Collected data entries:
--- START ---

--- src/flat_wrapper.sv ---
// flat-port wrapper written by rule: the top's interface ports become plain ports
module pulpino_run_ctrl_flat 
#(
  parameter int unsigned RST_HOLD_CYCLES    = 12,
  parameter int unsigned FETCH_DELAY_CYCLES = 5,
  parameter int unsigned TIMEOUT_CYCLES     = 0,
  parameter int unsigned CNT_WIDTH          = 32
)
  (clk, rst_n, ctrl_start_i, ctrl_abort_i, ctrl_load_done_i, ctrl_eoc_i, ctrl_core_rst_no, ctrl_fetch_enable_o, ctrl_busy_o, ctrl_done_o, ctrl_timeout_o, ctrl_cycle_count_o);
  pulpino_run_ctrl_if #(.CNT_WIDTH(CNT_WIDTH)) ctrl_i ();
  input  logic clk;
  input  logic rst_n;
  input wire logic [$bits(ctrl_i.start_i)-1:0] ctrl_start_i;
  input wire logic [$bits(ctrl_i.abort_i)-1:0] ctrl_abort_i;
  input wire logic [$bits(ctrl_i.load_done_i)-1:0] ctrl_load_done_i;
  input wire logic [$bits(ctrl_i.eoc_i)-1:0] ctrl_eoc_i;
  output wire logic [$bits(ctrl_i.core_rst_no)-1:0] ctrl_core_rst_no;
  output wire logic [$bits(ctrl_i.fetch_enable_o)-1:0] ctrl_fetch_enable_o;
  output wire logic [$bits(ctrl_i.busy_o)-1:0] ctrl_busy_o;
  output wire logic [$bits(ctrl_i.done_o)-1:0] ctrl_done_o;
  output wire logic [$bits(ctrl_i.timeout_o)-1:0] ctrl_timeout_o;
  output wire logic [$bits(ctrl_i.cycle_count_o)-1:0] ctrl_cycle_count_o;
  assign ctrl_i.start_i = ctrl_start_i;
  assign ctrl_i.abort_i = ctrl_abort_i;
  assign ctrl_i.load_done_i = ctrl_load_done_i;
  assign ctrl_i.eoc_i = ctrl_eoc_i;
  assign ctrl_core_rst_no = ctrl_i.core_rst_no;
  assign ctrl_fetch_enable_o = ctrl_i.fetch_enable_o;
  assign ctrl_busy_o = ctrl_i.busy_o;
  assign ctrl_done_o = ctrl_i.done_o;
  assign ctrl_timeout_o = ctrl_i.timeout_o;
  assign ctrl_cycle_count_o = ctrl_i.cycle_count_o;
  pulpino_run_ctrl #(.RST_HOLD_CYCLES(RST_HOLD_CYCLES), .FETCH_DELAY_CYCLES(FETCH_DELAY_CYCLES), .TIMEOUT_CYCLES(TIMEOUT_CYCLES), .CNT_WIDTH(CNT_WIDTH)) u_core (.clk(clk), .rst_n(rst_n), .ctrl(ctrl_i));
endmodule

--- END ---
--- START ---

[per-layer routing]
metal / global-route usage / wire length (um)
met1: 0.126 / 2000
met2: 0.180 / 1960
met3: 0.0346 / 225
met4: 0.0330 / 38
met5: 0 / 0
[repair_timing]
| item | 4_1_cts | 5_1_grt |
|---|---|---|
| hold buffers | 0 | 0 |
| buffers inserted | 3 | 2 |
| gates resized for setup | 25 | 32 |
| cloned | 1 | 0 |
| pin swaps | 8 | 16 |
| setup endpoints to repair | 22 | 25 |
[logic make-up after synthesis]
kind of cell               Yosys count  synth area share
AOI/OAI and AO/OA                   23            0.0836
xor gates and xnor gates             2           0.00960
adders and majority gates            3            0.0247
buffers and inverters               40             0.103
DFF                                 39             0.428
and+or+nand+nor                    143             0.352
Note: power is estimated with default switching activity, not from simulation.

--- END ---

▶ [WORK INSTRUCTIONS] Using the entries shown above, reproduce verbatim the lines from the line bearing "AOI/OAI and AO/OA" to the line bearing "Note: power is", inclusive.

▶ [FINAL ANSWER]
AOI/OAI and AO/OA                   23            0.0836
xor gates and xnor gates             2           0.00960
adders and majority gates            3            0.0247
buffers and inverters               40             0.103
DFF                                 39             0.428
and+or+nand+nor                    143             0.352
Note: power is estimated with default switching activity, not from simulation.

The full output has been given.